FDA Authorizes 4th, 5th Booster Doses for Various Groups, Ages – Bypasses Expert Vote
Updated
By Jefferey Jaxen
According to their now-preferred method of scientific communication, the U.S. Food and Drug Administration’s (FDA) press release has recently dictated to the medical community and public at large that it has authorized a second booster dose of both Moderna and Pfizer COVID shots for various groups and ages.
The agency has now amended its Emergency Use Authorization (EUA) to include a second booster dose of Moderna or Pfizer for 50 years of age and older at least 4 months after a first booster dose, a second dose of Pfizer for individuals 12 years of age and older with certain kinds of immunocompromise at least 4 months after a first booster dose, and a second dose of Moderna 4 months after the first booster dose for 18 years of age and older who are immunocompromised.
This was all done without convening its expert voting committee adding further division and contention among the medical and scientific community. It was exactly the agency’s [first] expedited booster push, sans robust data, in August of 2021 that led two senior scientists to resign in protest.

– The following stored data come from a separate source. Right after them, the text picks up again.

## src/rtl/music_note_player_if.sv

```systemverilog
// Control/bus bundle between game control, address counter / melody ROM and the note player.
// master = game control plus counter/ROM side, slave = music_note_player.
interface music_note_player_if;
    logic        play;
    logic        stop;
    logic [2:0]  seg_sel;
    logic        addr_finish;
    logic [15:0] rom_data;
    logic        addr_en;
    logic [30:0] mode;
    logic        buzzer;
    logic [15:0] note;
    logic        busy;
    logic        done;

    modport master (
        output play, stop, seg_sel, addr_finish, rom_data,
        input  addr_en, mode, buzzer, note, busy, done
    );

    modport slave (
        input  play, stop, seg_sel, addr_finish, rom_data,
        output addr_en, mode, buzzer, note, busy, done
    );
endinterface

```

## src/rtl/music_note_player.sv

```systemverilog
// Melody player: primes the address counter, fetches ROM words and plays each as a beat-timed square-wave tone.
// Define LOOP_PLAY_EN to add a loop input that restarts the segment instead of finishing.
module music_note_player #(
    parameter int BEAT_CYCLES = 12_500_000,
    parameter int TICK_DIV    = 50,
    parameter int ROM_LAT     = 1
) (
    input  logic clk,
    input  logic rst,
`ifdef LOOP_PLAY_EN
    input  logic loop,
`endif
    music_note_player_if.slave bus
);
    localparam int BEAT_W = (BEAT_CYCLES > 1) ? $clog2(BEAT_CYCLES) : 1;
    localparam int TICK_W = (TICK_DIV > 1) ? $clog2(TICK_DIV) : 1;
    localparam logic [BEAT_W-1:0] BEAT_LAST  = BEAT_W'(BEAT_CYCLES - 1);
    localparam logic [TICK_W-1:0] TICK_LAST  = TICK_W'(TICK_DIV - 1);
    localparam logic [1:0]        FETCH_LAST = 2'(ROM_LAT);

    localparam logic [2:0] S_IDLE  = 3'd0;
    localparam logic [2:0] S_PRIME = 3'd1;
    localparam logic [2:0] S_FETCH = 3'd2;
    localparam logic [2:0] S_PLAY  = 3'd3;
    localparam logic [2:0] S_DONE  = 3'd4;

    logic [2:0]        r_state;
    logic              r_prime_cnt;
    logic [1:0]        r_fetch_cnt;
    logic [BEAT_W-1:0] r_beat_cnt;
    logic [3:0]        r_beat_idx;
    logic [TICK_W-1:0] r_tick_cnt;
    logic [11:0]       r_half_cnt;
    logic              r_last_flag;
    logic              r_buzzer;
    logic [15:0]       r_note;
    logic [2:0]        r_mode;

    logic w_loop;
    logic w_play_last;
    logic w_half_last;

`ifdef LOOP_PLAY_EN
    assign w_loop = loop;
`else
    assign w_loop = 1'b0;
`endif

    assign w_play_last = (r_state == S_PLAY) && (r_beat_cnt == BEAT_LAST)
                         && (r_beat_idx == r_note[15:12]);
    assign w_half_last = (r_half_cnt == (r_note[11:0] - 12'd1));

    // The in-play advance strobe lands on the final PLAY cycle so the next fetch overlaps nothing.
    assign bus.addr_en = (r_state == S_PRIME) || (w_play_last && !r_last_flag);
    assign bus.mode    = {28'd0, r_mode};
    assign bus.buzzer  = r_buzzer;
    assign bus.note    = r_note;
    assign bus.busy    = (r_state == S_PRIME) || (r_state == S_FETCH) || (r_state == S_PLAY);
    assign bus.done    = (r_state == S_DONE);

    // NOTE: non-blocking assignments keep every register sampling pre-edge values, independent of statement order.
    always_ff @(posedge clk or posedge rst) begin
        if (rst) begin
            r_state     <= S_IDLE;
            r_prime_cnt <= 1'b0;
            r_fetch_cnt <= 2'd0;
            r_beat_cnt  <= '0;
            r_beat_idx  <= 4'd0;
            r_tick_cnt  <= '0;
            r_half_cnt  <= 12'd0;
            r_last_flag <= 1'b0;
            r_buzzer    <= 1'b0;
            r_note      <= 16'd0;
            r_mode      <= 3'd0;
        end else if (bus.stop) begin
            r_state  <= S_IDLE;
            r_buzzer <= 1'b0;
        end else begin
            case (r_state)
                S_IDLE, S_DONE: begin
                    if (bus.play) begin
                        r_mode      <= bus.seg_sel;
                        r_prime_cnt <= 1'b0;
                        r_state     <= S_PRIME;
                    end
                end
                S_PRIME: begin
                    r_prime_cnt <= 1'b1;
                    if (r_prime_cnt) begin
                        r_fetch_cnt <= 2'd0;
                        r_state     <= S_FETCH;
                    end
                end
                S_FETCH: begin
                    if (r_fetch_cnt == FETCH_LAST) begin
                        r_note      <= bus.rom_data;
                        r_last_flag <= bus.addr_finish;
                        r_beat_cnt  <= '0;
                        r_beat_idx  <= 4'd0;
                        r_tick_cnt  <= '0;
                        r_half_cnt  <= 12'd0;
                        r_buzzer    <= 1'b0;
                        r_state     <= S_PLAY;
                    end else begin
                        r_fetch_cnt <= r_fetch_cnt + 2'd1;
                    end
                end
                S_PLAY: begin
                    if (w_play_last) begin
                        r_buzzer <= 1'b0;
                        if (!r_last_flag) begin
                            r_fetch_cnt <= 2'd0;
                            r_state     <= S_FETCH;
                        end else if (w_loop) begin
                            r_prime_cnt <= 1'b0;
                            r_state     <= S_PRIME;
                        end else begin
                            r_state <= S_DONE;
                        end
                    end else begin
                        if (r_beat_cnt == BEAT_LAST) begin
                            r_beat_cnt <= '0;
                            r_beat_idx <= r_beat_idx + 4'd1;
                        end else begin
                            r_beat_cnt <= r_beat_cnt + 1'b1;
                        end
                        if (r_tick_cnt == TICK_LAST) begin
                            r_tick_cnt <= '0;
                            // A zero half-period is a rest: the tone never toggles.
                            if (r_note[11:0] != 12'd0) begin
                                if (w_half_last) begin
                                    r_half_cnt <= 12'd0;
                                    r_buzzer   <= ~r_buzzer;
                                end else begin
                                    r_half_cnt <= r_half_cnt + 12'd1;
                                end
                            end
                        end else begin
                            r_tick_cnt <= r_tick_cnt + 1'b1;
                        end
                    end
                end
                default: r_state <= S_IDLE;
            endcase
        end
    end
endmodule

```

## src/flat_wrapper.sv

```systemverilog
// flat-port wrapper written by rule: the top's interface ports become plain ports
module music_note_player_flat 
#(
    parameter int BEAT_CYCLES = 12_500_000,
    parameter int TICK_DIV    = 50,
    parameter int ROM_LAT     = 1
)
  (clk, rst, bus_play, bus_stop, bus_seg_sel, bus_addr_finish, bus_rom_data, bus_addr_en, bus_mode, bus_buzzer, bus_note, bus_busy, bus_done);
  music_note_player_if bus_i ();
  input  logic clk;
  input  logic rst;
  input wire logic [$bits(bus_i.play)-1:0] bus_play;
  input wire logic [$bits(bus_i.stop)-1:0] bus_stop;
  input wire logic [$bits(bus_i.seg_sel)-1:0] bus_seg_sel;
  input wire logic [$bits(bus_i.addr_finish)-1:0] bus_addr_finish;
  input wire logic [$bits(bus_i.rom_data)-1:0] bus_rom_data;
  output wire logic [$bits(bus_i.addr_en)-1:0] bus_addr_en;
  output wire logic [$bits(bus_i.mode)-1:0] bus_mode;
  output wire logic [$bits(bus_i.buzzer)-1:0] bus_buzzer;
  output wire logic [$bits(bus_i.note)-1:0] bus_note;
  output wire logic [$bits(bus_i.busy)-1:0] bus_busy;
  output wire logic [$bits(bus_i.done)-1:0] bus_done;
  assign bus_i.play = bus_play;
  assign bus_i.stop = bus_stop;
  assign bus_i.seg_sel = bus_seg_sel;
  assign bus_i.addr_finish = bus_addr_finish;
  assign bus_i.rom_data = bus_rom_data;
  assign bus_addr_en = bus_i.addr_en;
  assign bus_mode = bus_i.mode;
  assign bus_buzzer = bus_i.buzzer;
  assign bus_note = bus_i.note;
  assign bus_busy = bus_i.busy;
  assign bus_done = bus_i.done;
  music_note_player #(.BEAT_CYCLES(BEAT_CYCLES), .TICK_DIV(TICK_DIV), .ROM_LAT(ROM_LAT)) u_core (.clk(clk), .rst(rst), .bus(bus_i));
endmodule
```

The FDA appears to have adopted Plotkin’s commandment in stride by incorporating the wordplay into its latest press release by stating:
“The FDA previously authorized a single booster dose for certain immunocompromised individuals following completion of a three-dose primary vaccination series. This action will now make a second booster dose of these vaccines available to other populations at higher risk for severe disease, hospitalization and death.“
In case you have lost count, the FDA’s new vaccine edicts gives the green light to shots/boosters four and five.

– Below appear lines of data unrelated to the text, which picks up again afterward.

`config.mk`:
```
export PLATFORM = sky130hd
export DESIGN_NAME = arith_issue_sched
export DESIGN_NICKNAME = d
export VERILOG_FILES = /design/src/rtl/arith_issue_sched_pkg.sv /design/src/rtl/arith_issue_sched_age_select.sv /design/src/rtl/arith_issue_sched.sv
export SDC_FILE = /design/constraint.sdc
export NUM_CORES = 2
export LEC_CHECK = 0
export CORE_ASPECT_RATIO = 0.9
export CORE_MARGIN = 1
export CORE_UTILIZATION = 25
export DETAILED_ROUTE_END_ITERATION = 7
export PLACE_DENSITY = 0.48
export SLEW_MARGIN = 20
export SYNTH_ARGS = -nofsm -noshare
export SYNTH_HDL_FRONTEND = slang
export SYNTH_SLANG_ARGS = --single-unit
```
`constraint.sdc`:
```
create_clock -name clk -period 7.1 [get_ports clk]
set_input_delay 1.065 -clock clk [delete_from_list [all_inputs] [get_ports clk]]
set_output_delay 1.065 -clock clk [all_outputs]
set_load 0.03 [all_outputs]
```
module traffic_ctrl_multi #(
    parameter int N_ROADS   = 4,
    parameter int Y2R_DELAY = 3,
    parameter int R2G_DELAY = 2,
    parameter int MIN_GREEN = 8,
    parameter int MAX_GREEN = 20,
    parameter int CNT_W     = 8
) (
    input  logic                   clock,
    input  logic                   clear,
    input  logic [N_ROADS-1:0]     x,
    output logic [2*N_ROADS-1:0]   lights,
    output logic [2:0]             active,
    output logic [N_ROADS-1:0]     pending
);
    typedef enum logic [1:0] {S_GREEN, S_YELLOW, S_ALL_RED} state_t;

    localparam logic [CNT_W-1:0] MIN_C = CNT_W'(MIN_GREEN);
    localparam logic [CNT_W-1:0] MAX_C = CNT_W'(MAX_GREEN);
    localparam logic [CNT_W-1:0] Y2R_C = CNT_W'(Y2R_DELAY);
    localparam logic [CNT_W-1:0] R2G_C = CNT_W'(R2G_DELAY);
    localparam logic [CNT_W-1:0] ONE_C = CNT_W'(1);

    state_t             state, state_n;
    logic [CNT_W-1:0]   cnt, cnt_n;
    logic [2:0]         owner, owner_n;
    logic [2:0]         rr, rr_n;
    logic               enter;
    logic [N_ROADS-1:0] own, enter_vec;
    logic               side_req, found;
    int                 idx;

    always_ff @(posedge clock) begin
        if (clear) begin
            state <= S_GREEN;
            cnt   <= ONE_C;
            owner <= 3'd0;
            rr    <= 3'd1;
        end else begin
            state <= state_n;
            cnt   <= cnt_n;
            owner <= owner_n;
            rr    <= rr_n;
        end
    end

    assign side_req = |(x & own);

    always_comb begin
        state_n = state;
        cnt_n   = cnt;
        owner_n = owner;
        rr_n    = rr;
        enter   = 1'b0;
        found   = 1'b0;
        idx     = 0;
        case (state)
            S_GREEN: begin
                if ((owner == 3'd0) ? (cnt >= MIN_C && |pending)
                                    : ((cnt >= MIN_C && !side_req) || cnt == MAX_C)) begin
                    state_n = S_YELLOW;
                    cnt_n   = ONE_C;
                end else if (cnt != MAX_C) begin
                    cnt_n = cnt + ONE_C;
                end
            end
            S_YELLOW: begin
                if (cnt == Y2R_C) begin
                    state_n = S_ALL_RED;
                    cnt_n   = ONE_C;
                end else begin
                    cnt_n = cnt + ONE_C;
                end
            end
            default: begin
                if (cnt == R2G_C) begin
                    state_n = S_GREEN;
                    cnt_n   = ONE_C;
                    enter   = 1'b1;
                    owner_n = 3'd0;
                    // Only a main-road phase hands off to a side road; scan from rr.
                    if (owner == 3'd0) begin
                        for (int k = 0; k < N_ROADS - 1; k++) begin
                            idx = ((int'(rr) - 1 + k) % (N_ROADS - 1)) + 1;
                            if (!found && pending[idx]) begin
                                found   = 1'b1;
                                owner_n = 3'(idx);
                                rr_n    = (idx == N_ROADS - 1) ? 3'd1 : 3'(idx + 1);
                            end
                        end
                    end
                end else begin
                    cnt_n = cnt + ONE_C;
                end
            end
        endcase
    end

    for (genvar i = 0; i < N_ROADS; i++) begin : g_lane
        assign own[i]       = (owner == 3'(i));
        assign enter_vec[i] = enter && (owner_n == 3'(i));
        traffic_ctrl_lane #(.IDX(i)) u_lane (
            .clock  (clock),
            .clear  (clear),
            .sense  (x[i]),
            .own    (own[i]),
            .green  (state == S_GREEN),
            .yellow (state == S_YELLOW),
            .enter  (enter_vec[i]),
            .pend   (pending[i]),
            .light  (lights[2*i+1:2*i])
        );
    end

    assign active = owner;
endmodule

No one was speaking about a 3-shot series until after August 30, 2021 – the date of a CDC advisory committee meeting in which Stanely Plotkin called in to make a comment and effect vaccine policy – or as StatNews stated reported at the time ‘when Stanley Plotkin speaks, people listen.’
“Calling the third dose a booster is immunologically incorrect and also gives the wrong impression that somehow the vaccines failed…” stated Plotkin.

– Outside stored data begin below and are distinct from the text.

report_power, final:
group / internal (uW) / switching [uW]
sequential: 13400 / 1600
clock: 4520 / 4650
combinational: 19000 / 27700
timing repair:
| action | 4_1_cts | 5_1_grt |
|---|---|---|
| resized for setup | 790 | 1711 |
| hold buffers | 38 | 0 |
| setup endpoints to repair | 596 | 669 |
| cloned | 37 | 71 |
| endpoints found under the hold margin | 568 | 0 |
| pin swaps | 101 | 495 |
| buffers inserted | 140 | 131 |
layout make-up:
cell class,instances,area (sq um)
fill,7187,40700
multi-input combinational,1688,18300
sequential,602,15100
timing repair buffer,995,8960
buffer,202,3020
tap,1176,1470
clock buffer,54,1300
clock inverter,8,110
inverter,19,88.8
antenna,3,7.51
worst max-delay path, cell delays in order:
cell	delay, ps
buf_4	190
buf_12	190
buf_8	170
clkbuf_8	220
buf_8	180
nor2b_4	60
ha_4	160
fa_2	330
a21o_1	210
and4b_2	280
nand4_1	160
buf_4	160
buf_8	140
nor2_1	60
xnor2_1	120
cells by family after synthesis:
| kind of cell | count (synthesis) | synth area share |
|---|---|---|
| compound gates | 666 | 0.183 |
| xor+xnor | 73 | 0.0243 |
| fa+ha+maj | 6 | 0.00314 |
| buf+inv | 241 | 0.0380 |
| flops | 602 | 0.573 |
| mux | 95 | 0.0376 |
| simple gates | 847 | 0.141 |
<file path="src/rtl/uart_pkg.sv">
// Shared UART definitions: receiver FSM state encoding, oversample ratio,
// and the baud-divider computation used by the RX (and later TX) paths.
package uart_pkg;

    localparam int unsigned OVERSAMPLE = 16;

    typedef enum logic [2:0] {
        IDLE,
        START,
        DATA,
        STOP,
        WAIT_HIGH
    } rx_state_e;

    // Clocks per oversample tick, rounded to nearest, never below 1.
    function automatic int unsigned calc_div(input int unsigned clk_hz,
                                             input int unsigned baud);
        int unsigned d;
        d = (clk_hz + (OVERSAMPLE * baud) / 2) / (OVERSAMPLE * baud);
        return (d < 1) ? 1 : d;
    endfunction

endpackage

</file>
<file path="src/rtl/uart_rx_fifo_if.sv">
// Show-ahead byte stream with occupancy.
//   master: producer side (drives data, valid, level; receives ready)
//   slave : consumer side (receives data, valid, level; drives ready)
interface uart_rx_fifo_if #(
    parameter int unsigned WIDTH   = 8,
    parameter int unsigned LEVEL_W = 5
);
    logic [WIDTH-1:0]   data;
    logic               valid;
    logic               ready;
    logic [LEVEL_W-1:0] level;

    modport master (output data, output valid, output level, input ready);
    modport slave  (input data, input valid, input level, output ready);
endinterface

</file>
<file path="src/rtl/uart_rx_fifo_sync_fifo.sv">
// sync_fifo: single-clock show-ahead FIFO.
//   clk, rst_n   : clock, async active-low reset
//   push_i       : write request, push_data_i: write data
//   overflow_o   : one-cycle pulse when a push is dropped (full, no pop)
//   pop_if       : head data / not-empty / occupancy out, pop request in
module sync_fifo #(
    parameter int unsigned WIDTH = 8,
    parameter int unsigned DEPTH = 16
) (
    input  logic             clk,
    input  logic             rst_n,
    input  logic             push_i,
    input  logic [WIDTH-1:0] push_data_i,
    output logic             overflow_o,
    uart_rx_fifo_if.master   pop_if
);
    localparam int unsigned PTR_W = $clog2(DEPTH);
    localparam int unsigned LVL_W = $clog2(DEPTH + 1);

    logic [WIDTH-1:0] mem_q [DEPTH];
    logic [PTR_W-1:0] wr_ptr_q;
    logic [PTR_W-1:0] rd_ptr_q;
    logic [LVL_W-1:0] level_q;
    logic             overflow_q;
    logic             empty;
    logic             full;
    logic             pop;
    logic             push_ok;

    assign empty   = (level_q == '0);
    assign full    = (level_q == LVL_W'(DEPTH));
    // Pop only when something is there; a full FIFO still accepts a push
    // in the same cycle it is popped.
    assign pop     = !empty && pop_if.ready;
    assign push_ok = push_i && (!full || pop);

    always_ff @(posedge clk or negedge rst_n) begin
        if (!rst_n) begin
            wr_ptr_q   <= '0;
            rd_ptr_q   <= '0;
            level_q    <= '0;
            overflow_q <= 1'b0;
        end else begin
            if (push_ok) wr_ptr_q <= wr_ptr_q + PTR_W'(1);
            if (pop)     rd_ptr_q <= rd_ptr_q + PTR_W'(1);
            case ({push_ok, pop})
                2'b10:   level_q <= level_q + LVL_W'(1);
                2'b01:   level_q <= level_q - LVL_W'(1);
                default: level_q <= level_q;
            endcase
            overflow_q <= push_i && full && !pop;
        end
    end

    always_ff @(posedge clk) begin
        if (push_ok) mem_q[wr_ptr_q] <= push_data_i;
    end

    assign pop_if.data  = mem_q[rd_ptr_q];
    assign pop_if.valid = !empty;
    assign pop_if.level = level_q;
    assign overflow_o   = overflow_q;

endmodule

</file>
<file path="src/rtl/uart_rx_fifo.sv">
// uart_rx_fifo: 16x oversampled UART receiver (8N1) feeding a show-ahead FIFO.
//   clk_sys, rst_sys_n : clock, async active-low reset
//   RX                 : asynchronous serial line, idles high
//   rx_data/rx_valid   : FIFO head and not-empty; rx_ready pops
//   frame_err          : pulse when the stop bit samples low
//   overrun            : pulse when a received byte is dropped (FIFO full)
//   fifo_level         : current FIFO occupancy
module uart_rx_fifo
    import uart_pkg::*;
#(
    parameter int unsigned CLK_FREQ_HZ = 50_000_000,
    parameter int unsigned BAUD        = 115_200,
    parameter int unsigned FIFO_DEPTH  = 16
) (
    input  logic                               clk_sys,
    input  logic                               rst_sys_n,
    input  logic                               RX,
    output logic [7:0]                         rx_data,
    output logic                               rx_valid,
    input  logic                               rx_ready,
    output logic                               frame_err,
    output logic                               overrun,
    output logic [$clog2(FIFO_DEPTH+1)-1:0]    fifo_level
);
    localparam int unsigned DIV   = calc_div(CLK_FREQ_HZ, BAUD);
    localparam int unsigned DIV_W = (DIV > 1) ? $clog2(DIV) : 1;

    logic             rx_meta_q, rx_sync_q, rx_prev_q;
    logic [DIV_W-1:0] div_cnt_q, div_cnt_d;
    rx_state_e        state_q, state_d;
    logic [3:0]       tick_cnt_q, tick_cnt_d;
    logic [2:0]       bit_cnt_q, bit_cnt_d;
    logic [7:0]       shreg_q, shreg_d;
    logic [1:0]       samp_q, samp_d;
    logic             frame_err_q, frame_err_d;
    logic             tick, fall, maj, push;

    assign tick = (div_cnt_q == DIV_W'(DIV - 1));
    assign fall = rx_prev_q && !rx_sync_q;
    // Majority of the two previous tick samples and the current one.
    assign maj  = (samp_q[1] & samp_q[0]) | (samp_q[1] & rx_sync_q) |
                  (samp_q[0] & rx_sync_q);

    always_comb begin
        state_d     = state_q;
        div_cnt_d   = tick ? '0 : div_cnt_q + DIV_W'(1);
        tick_cnt_d  = tick_cnt_q;
        bit_cnt_d   = bit_cnt_q;
        shreg_d     = shreg_q;
        samp_d      = samp_q;
        frame_err_d = 1'b0;
        push        = 1'b0;

        if (tick) begin
            samp_d     = {samp_q[0], rx_sync_q};
            tick_cnt_d = tick_cnt_q + 4'd1;
        end

        case (state_q)
            IDLE: begin
                if (fall) begin
                    state_d    = START;
                    div_cnt_d  = '0;
                    tick_cnt_d = '0;
                end
            end
            // Decision at tick 8, but the bit only ends at tick 15 so the
            // first data bit is sampled in its own bit period.
            START: begin
                if (tick) begin
                    if (tick_cnt_q == 4'd8 && maj) begin
                        state_d = IDLE;
                    end else if (tick_cnt_q == 4'd15) begin
                        state_d   = DATA;
                        bit_cnt_d = '0;
                    end
                end
            end
            DATA: begin
                if (tick) begin
                    if (tick_cnt_q == 4'd9) shreg_d = {maj, shreg_q[7:1]};
                    if (tick_cnt_q == 4'd15) begin
                        if (bit_cnt_q == 3'd7) state_d   = STOP;
                        else                   bit_cnt_d = bit_cnt_q + 3'd1;
                    end
                end
            end
            STOP: begin
                if (tick && tick_cnt_q == 4'd8) begin
                    if (maj) begin
                        push    = 1'b1;
                        state_d = IDLE;
                    end else begin
                        frame_err_d = 1'b1;
                        state_d     = WAIT_HIGH;
                    end
                end
            end
            WAIT_HIGH: begin
                if (rx_sync_q) state_d = IDLE;
            end
            default: state_d = IDLE;
        endcase
    end

    always_ff @(posedge clk_sys or negedge rst_sys_n) begin
        if (!rst_sys_n) begin
            rx_meta_q   <= 1'b1;
            rx_sync_q   <= 1'b1;
            rx_prev_q   <= 1'b1;
            div_cnt_q   <= '0;
            state_q     <= IDLE;
            tick_cnt_q  <= '0;
            bit_cnt_q   <= '0;
            shreg_q     <= '0;
            samp_q      <= '1;
            frame_err_q <= 1'b0;
        end else begin
            rx_meta_q   <= RX;
            rx_sync_q   <= rx_meta_q;
            rx_prev_q   <= rx_sync_q;
            div_cnt_q   <= div_cnt_d;
            state_q     <= state_d;
            tick_cnt_q  <= tick_cnt_d;
            bit_cnt_q   <= bit_cnt_d;
            shreg_q     <= shreg_d;
            samp_q      <= samp_d;
            frame_err_q <= frame_err_d;
        end
    end

    uart_rx_fifo_if #(.WIDTH(8), .LEVEL_W($clog2(FIFO_DEPTH+1))) fifo_if ();

    sync_fifo #(.WIDTH(8), .DEPTH(FIFO_DEPTH)) u_fifo (
        .clk         (clk_sys),
        .rst_n       (rst_sys_n),
        .push_i      (push),
        .push_data_i (shreg_q),
        .overflow_o  (overrun),
        .pop_if      (fifo_if.master)
    );

    assign fifo_if.ready = rx_ready;
    assign rx_data       = fifo_if.data;
    assign rx_valid      = fifo_if.valid;
    assign fifo_level    = fifo_if.level;
    assign frame_err     = frame_err_q;

endmodule

</file>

So if you are immunocompromised, two shots plus a (third) booster is your primary series and the added (forth) booster previously meant you fell under the ‘fully vaccinated’ definition. Now, today’s FDA decision makes a second (fifth) booster available, which, minus the medical doublespeak, would be the fifth shot being injected into your arm presumably making you fully vaccinated once again.
Rather than being transparent and linking to the data the FDA used to inform their decision, the press release gave a basic summary. For safety, the FDA relied on open population surveillance imported from Israel’s Ministry of Health along with one study of 120 people. For immunogenicity data, the FDA looked at a publication provided to them from an ongoing study in healthcare workers at a single center in Israel.
In Janurary 2022, The Financial Times reported about the dismal findings of an Israeli study at the Sheba Medical Center writing:
“Healthcare workers at the Sheba Medical Center who received a fourth dose of the vaccine continued to get infected even though blood tests showed an increase in two key kinds of antibodies, according to professor Gili Regev-Yochay who led the research.
Enough of them tested positive for coronavirus two weeks after their fourth jabs to indicate that the level of antibodies needed to protect against infection from Omicron was “probably too high” for the vaccine to induce, said Regev-Yochay.“
Moving into the vote, professor of epidemiology and biostatistics at the University of California, San Francisco Vinay Prasad observed that the FDA vaccine regulation was sliding further into the abyss by writing “If the FDA moves forward on authorizing either product, it will cement a dangerous precedent: inadequate evidence being used to justify widespread vaccination for years to come.”
Meanwhile, Johns Hopkins Marty Makary, M.D. took to Twitter for a series of comments:
The U.K. appears to be heading in the same direction with its Health Minister Sajid Javid recently saying it was ‘possible’ there would be an autumn booster ‘probably for those that are 50 and over.’ Currently in the U.K., over-75 year olds, care home residents and patients with weak immune systems are receiving invitations for a spring boosters.
If they are offered another jab in the autumn, it will be their fifth. Some immunocompromised adults will have already had five by then according to a Daily Mail report.